Find the sum of all 3 digit natural multiples of 6.
Answers
Dear student,
Answer: Sum of all 3 digit natural multiples of 6 is 82,350.
Solution:
Three digits natural multiples of 6 would be 102 , 108, 114, 120 ... 996
From the given numbers we can write that it is an AP.
a = 102
d = 6
to calculate the sum of all terms we had to calculate the total number of element in the AP, from its last term
let the last term be nth term
996 = 102 +(n-1) 6
996-102 = (n-1) 6
(n-1)6 = 894
n-1 = 894/6
n-1 = 149
n= 149+1
n = 150
Sum of all 3 digit natural multiples of 6 are = n/2( a+l)
= 150/2( 102+996)
= 150/2(1098)
= 150(549)
= 82,350
sum of all 3 digit natural multiples of 6 is 82,350.
Hope it helps you.
First 3-digit number divisible by 6 = 102.

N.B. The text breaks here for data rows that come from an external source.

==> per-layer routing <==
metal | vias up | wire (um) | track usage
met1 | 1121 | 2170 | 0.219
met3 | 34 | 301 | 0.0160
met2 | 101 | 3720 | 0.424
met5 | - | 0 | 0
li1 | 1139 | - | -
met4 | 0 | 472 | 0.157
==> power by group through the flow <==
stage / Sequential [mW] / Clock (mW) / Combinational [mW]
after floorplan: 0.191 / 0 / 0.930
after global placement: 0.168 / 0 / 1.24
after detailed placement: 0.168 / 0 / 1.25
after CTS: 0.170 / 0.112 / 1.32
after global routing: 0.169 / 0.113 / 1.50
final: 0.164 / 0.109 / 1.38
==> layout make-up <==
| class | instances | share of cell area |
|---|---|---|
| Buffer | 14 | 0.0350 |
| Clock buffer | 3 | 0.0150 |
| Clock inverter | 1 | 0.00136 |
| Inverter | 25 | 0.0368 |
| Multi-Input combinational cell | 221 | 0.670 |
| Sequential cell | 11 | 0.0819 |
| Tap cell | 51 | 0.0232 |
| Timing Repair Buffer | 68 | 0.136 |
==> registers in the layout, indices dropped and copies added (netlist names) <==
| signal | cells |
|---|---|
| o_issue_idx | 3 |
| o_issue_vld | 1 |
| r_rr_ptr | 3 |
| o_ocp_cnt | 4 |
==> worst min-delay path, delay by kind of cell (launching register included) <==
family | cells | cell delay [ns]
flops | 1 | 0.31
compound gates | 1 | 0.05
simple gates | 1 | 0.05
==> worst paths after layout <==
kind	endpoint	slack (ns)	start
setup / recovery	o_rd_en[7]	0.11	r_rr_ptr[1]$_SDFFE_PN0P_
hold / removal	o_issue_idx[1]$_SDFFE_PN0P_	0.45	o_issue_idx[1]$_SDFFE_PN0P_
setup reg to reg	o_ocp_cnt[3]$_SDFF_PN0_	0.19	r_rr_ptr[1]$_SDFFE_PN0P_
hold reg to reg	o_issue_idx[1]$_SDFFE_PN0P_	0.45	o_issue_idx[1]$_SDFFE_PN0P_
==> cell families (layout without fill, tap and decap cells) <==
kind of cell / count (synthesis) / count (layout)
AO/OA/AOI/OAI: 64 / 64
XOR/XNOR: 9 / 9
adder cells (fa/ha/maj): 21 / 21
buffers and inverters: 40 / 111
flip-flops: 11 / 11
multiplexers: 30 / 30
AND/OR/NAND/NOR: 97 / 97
## config.mk

```make
export PLATFORM = sky130hd
export DESIGN_NAME = mem_arbiter
export DESIGN_NICKNAME = d
export VERILOG_FILES = /design/src/rtl/mem_arbiter_pkg.sv /design/src/rtl/mem_arb_pick.sv /design/src/rtl/mem_arbiter.sv
export SDC_FILE = /design/constraint.sdc
export NUM_CORES = 1
export LEC_CHECK = 0
export BUFFER_PORTS_ARGS = -buffer_cell sky130_fd_sc_hd__buf_2
export CAP_MARGIN = 10
export CORE_AREA = 2 2 120 122
export DETAILED_ROUTE_END_ITERATION = 7
export DIE_AREA = 0 0 122 124
export HOLD_SLACK_MARGIN = 0.08
export PLACE_DENSITY = 0.75
export SETUP_SLACK_MARGIN = 0.1
export SKIP_CTS_REPAIR_TIMING = 1
export SYNTH_ARGS = -nofsm -noshare
export SYNTH_HDL_FRONTEND = slang
export SYNTH_HIERARCHICAL = 1
export SYNTH_SLANG_ARGS = --single-unit
```

## constraint.sdc

```tcl
create_clock -name i_Clk -period 5.4 [get_ports i_Clk]
set_input_delay 0.81 -clock i_Clk [delete_from_list [all_inputs] [get_ports i_Clk]]
set_output_delay 0.81 -clock i_Clk [all_outputs]
set_load 0.01 [all_outputs]
```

Last 3-digit number divisible by 6 = 996.
= > 102 + 108 + 114... +996.
Clearly, this series is in AP.
First term a = 102, Common difference d = 108 - 102 = 6, Last term tn = 996.
Now,
We know that tn = a + (n - 1) * d
= > 996 = 102 + (n - 1) * 6
= > 996 = 102 + 6n - 6
= > 996 = 96 - 6n
= > 996 + 96 = 6n
= > 1092 = 6n
= > n = 150.
Now,
Sum of the required series sn = n/2[a + l]
= > (150/2)[102 + 996]
= > 75[1098]
= > 82350.
Hope this helps!